About a year and a half ago, I found out that it would be exceptionally difficult for me to get pregnant. This was due in large part to fibroids, a type of fibrous, benign tumor that had taken up residence in and around my uterus. I've spent a lot of time coming to terms with this, and I believe that Eric and I are both at a point where we are comfortable with living our days as the best aunt and uncle we can be.
Earlier this month (well, July, so last month now), I woke up to a severe pain in my abdomen. With rest, ice, and pretty much not eating anything that day, it seemed to go away. I kept getting twinges of pain, and two more episodes of severe pain again.

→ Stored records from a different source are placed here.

## config.mk

```make
export PLATFORM = sky130hd
export DESIGN_NAME = drive_standstill_stop_sequencer
export DESIGN_NICKNAME = d
export VERILOG_FILES = /design/src/rtl/standstill_pkg.sv /design/src/rtl/drive_standstill_stop_sequencer.sv
export SDC_FILE = /design/constraint.sdc
export NUM_CORES = 2
export LEC_CHECK = 0
export ABC_AREA = 0
export ABC_CLOCK_PERIOD_IN_PS = 12130
export BUFFER_PORTS_ARGS = -buffer_cell sky130_fd_sc_hd__buf_2
export CAP_MARGIN = 15
export CORE_UTILIZATION = 48
export DETAILED_ROUTE_END_ITERATION = 16
export HOLD_SLACK_MARGIN = 0.06
export PLACE_DENSITY_LB_ADDON = 0.25
export RECOVER_POWER = 25
export SETUP_SLACK_MARGIN = 0.15
export SLEW_MARGIN = 25
export SYNTH_ARGS = -nofsm -noshare
export SYNTH_HDL_FRONTEND = slang
export SYNTH_SLANG_ARGS = --single-unit
```

## constraint.sdc

```tcl
create_clock -name pclk -period 12.13 [get_ports pclk]
set_clock_uncertainty 0.05 [all_clocks]
set_input_delay 1.213 -clock pclk [delete_from_list [all_inputs] [get_ports pclk]]
set_output_delay 1.213 -clock pclk [all_outputs]
set_load 0.005 [all_outputs]
```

After the first one, I requested an appointment with my gynecologist, because I'd very much like to know if something on my insides is trying to destroy me. I had an ultrasound (sidenote: after having my first transvaginal ultrasound, I've become extremely angry at any politician who believes that this procedure needs to happen before an abortion. Because seriously, screw you), and met with my doctor yesterday.
Long story short, the fibroids aren't trying to eat me, but they are trying to take over the world of my insides. They're big enough (and making my uterus big enough) that they're squishing my stomach and my bladder - thus the pain. I have an MRI scheduled for post-GenCon to get a better idea of what needs to happen, but surgery is in my future. Based on the ultrasound, it's sounding like laproscopic surgery is not going to be the best course of action - everything's just too damn big. What I kept referring to as the "nuclear option," a hysterectomy, is very much on the table.
I'm absolutely terrified. I've never had any kind of surgery before, and the idea of being knocked unconscious and cut into is pretty much my worst nightmare (second worst, actually - being awake while they do it is the worst nightmare). And even though I've resigned myself to not being a mother, I'm still not a huge fan of the idea of getting...whatever the female version of "emasculated" is. I don't particularly want to go into menopause at 33.
My doctor is fantastic, and is well aware of my concerns. She isn't going to make me schedule this a second sooner than I'm ready for it, but it does need to happen. I just hate being this scared, and knowing that my body's betraying me like this.